Decisão representa uma derrota política para o presidente americano e evidencia a crescente resistência do Congresso a uma possível escalada militar no Oriente Médio.

Em meio a um cenário internacional marcado por tensões, incertezas e pelo temor de novos conflitos armados, o Senado dos Estados Unidos enviou nesta terça-feira (23) um recado claro à Casa Branca: o envolvimento militar do país em uma eventual guerra contra o Irã não conta com apoio irrestrito do Congresso. A aprovação de uma resolução para limitar os poderes de guerra do presidente Donald Trump simboliza um movimento político que pode influenciar diretamente os rumos da política externa americana.

A medida determina que Trump retire as forças militares de qualquer conflito envolvendo o Irã sem autorização do Congresso.

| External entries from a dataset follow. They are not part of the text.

$ cat src/core/sps_pkg.sv
/*
  Constants and carrier types for the SPI master status and buffer count registers.
  Assumes a single system clock shared with the transfer engine and the register bus master.
*/
package sps_pkg;

  // Register byte addresses.
  localparam logic [7:0] STATUS_OFS = 8'h10;
  localparam logic [7:0] COUNT_OFS  = 8'h14;
  localparam logic [7:0] INTEN_OFS  = 8'h18;
  localparam logic [7:0] TRIG_OFS   = 8'h1c;

  // Status bit positions.
  localparam int XFER_BIT    = 0;
  localparam int DMA_BIT     = 1;
  localparam int TXERR_BIT   = 2;
  localparam int RXERR_BIT   = 3;
  localparam int PROG_BIT    = 4;
  localparam int TXFULL_BIT  = 8;
  localparam int TXEMPTY_BIT = 9;
  localparam int TXREQ_BIT   = 10;

  // Count and trigger field positions.
  localparam int TXCNT_LSB = 0;
  localparam int RXCNT_LSB = 16;
  localparam int CNT_W     = 16;
  localparam int TRIG_LSB  = 0;

  // Sticky flags, indexed 0 to NFLAG-1, and their status bit positions.
  localparam int NFLAG = 6;
  localparam int FLAG_POS [NFLAG] = '{XFER_BIT, DMA_BIT, TXERR_BIT, RXERR_BIT, PROG_BIT, TXREQ_BIT};

  // Writable bits of the enable register and reset values.
  localparam logic [31:0] INTEN_MASK  = 32'h0000_071f;
  localparam logic [31:0] INTEN_RST   = 32'h0000_0000;
  localparam logic [15:0] TRIG_RST    = 16'h0000;
  localparam logic        TXEMPTY_RST = 1'h1;
  localparam logic        TXFULL_RST  = 1'h0;
  localparam logic [31:0] RD_RST      = 32'h0000_0000;

  typedef enum logic [1:0] {
    DW_NONE = 2'b00,
    DW_TX   = 2'b01,
    DW_RX   = 2'b10
  } sps_dma_st_t;

  typedef struct packed {
    logic        wr;
    logic        rd;
    logic [7:0]  addr;
    logic [31:0] wdata;
  } sps_bus_t;

  typedef struct packed {
    logic prog_err;
    logic rx_rd;
    logic tx_wr;
    logic tx_dma_done;
    logic rx_dma_done;
    logic len_hit;
    logic desc_end;
    logic desc_last;
    logic stop_req;
    logic byte_done;
  } sps_evt_t;

  typedef struct packed {
    logic dma_en;
    logic desc_en;
    logic close_en;
    logic tx_dma_act;
    logic rx_dma_act;
  } sps_mode_t;

  typedef struct packed {
    logic [15:0] rx_cnt;
    logic [15:0] tx_cnt;
    logic        tx_full;
  } sps_lvl_t;

endpackage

O texto foi aprovado por 50 votos a 48, em uma votação considerada uma derrota significativa para o presidente republicano, que tem enfrentado crescente resistência até mesmo dentro de seu próprio partido.

Apoio bipartidário amplia pressão sobre Trump

A votação mostrou uma rara convergência entre democratas e parte dos republicanos. Os senadores Rand Paul, Susan Collins, Lisa Murkowski e Bill Cassidy romperam com a orientação da maioria republicana e votaram ao lado dos democratas favoravelmente à resolução. Já o democrata John Fetterman foi o único integrante de seu partido a votar contra a proposta.

Nos últimos meses, parlamentares democratas vêm insistindo em iniciativas para limitar os poderes militares do presidente, tanto na Câmara quanto no Senado. A estratégia tem conquistado gradualmente apoio entre republicanos, ampliando a pressão sobre Trump e alimentando debates sobre os limites da autoridade presidencial em decisões relacionadas à guerra.

Resolução não depende de sanção presidencial

O texto já havia sido aprovado pela Câmara dos Representantes no início deste mês, por 215 votos a 208. Na ocasião, quatro republicanos votaram junto aos democratas, provocando forte reação do presidente.

Após a aprovação na Câmara, Trump classificou os parlamentares dissidentes como “buscadores de holofotes” e chamou a atitude deles de “antipatriótica” em uma publicação na rede social Truth Social.

Por se tratar de uma resolução conjunta, a medida não exige sanção presidencial. No entanto, existe debate jurídico sobre seu alcance e efetividade prática. Enquanto alguns especialistas questionam sua força legal, integrantes da oposição defendem que ela possui caráter vinculativo e que eventuais disputas deverão ser resolvidas judicialmente.

Debate sobre guerra continua no Congresso

Esta foi a décima votação realizada pelo Senado sobre poderes de guerra relacionados ao Irã desde o início do ano. Uma proposta semelhante já havia avançado anteriormente na Casa, mas ainda aguarda etapas finais de tramitação.

Para o senador democrata Tim Kaine, um dos defensores da iniciativa, o momento é adequado para reafirmar o papel do Congresso em decisões militares, especialmente após avanços diplomáticos e negociações em andamento entre Washington e Teerã.

Segundo ele, se o cenário atual aponta para um período de maior estabilidade, é fundamental garantir que qualquer nova escalada militar passe pelo crivo dos representantes eleitos pela população americana.

Em um mundo onde decisões tomadas a milhares de quilômetros podem repercutir em toda a economia global e afetar milhões de vidas, a votação no Senado americano vai além de uma disputa política entre governo e oposição. Ela reacende um debate essencial sobre quem deve ter a palavra final quando o assunto é guerra e paz, um tema que continua mobilizando governos, mercados e cidadãos em diferentes partes do planeta.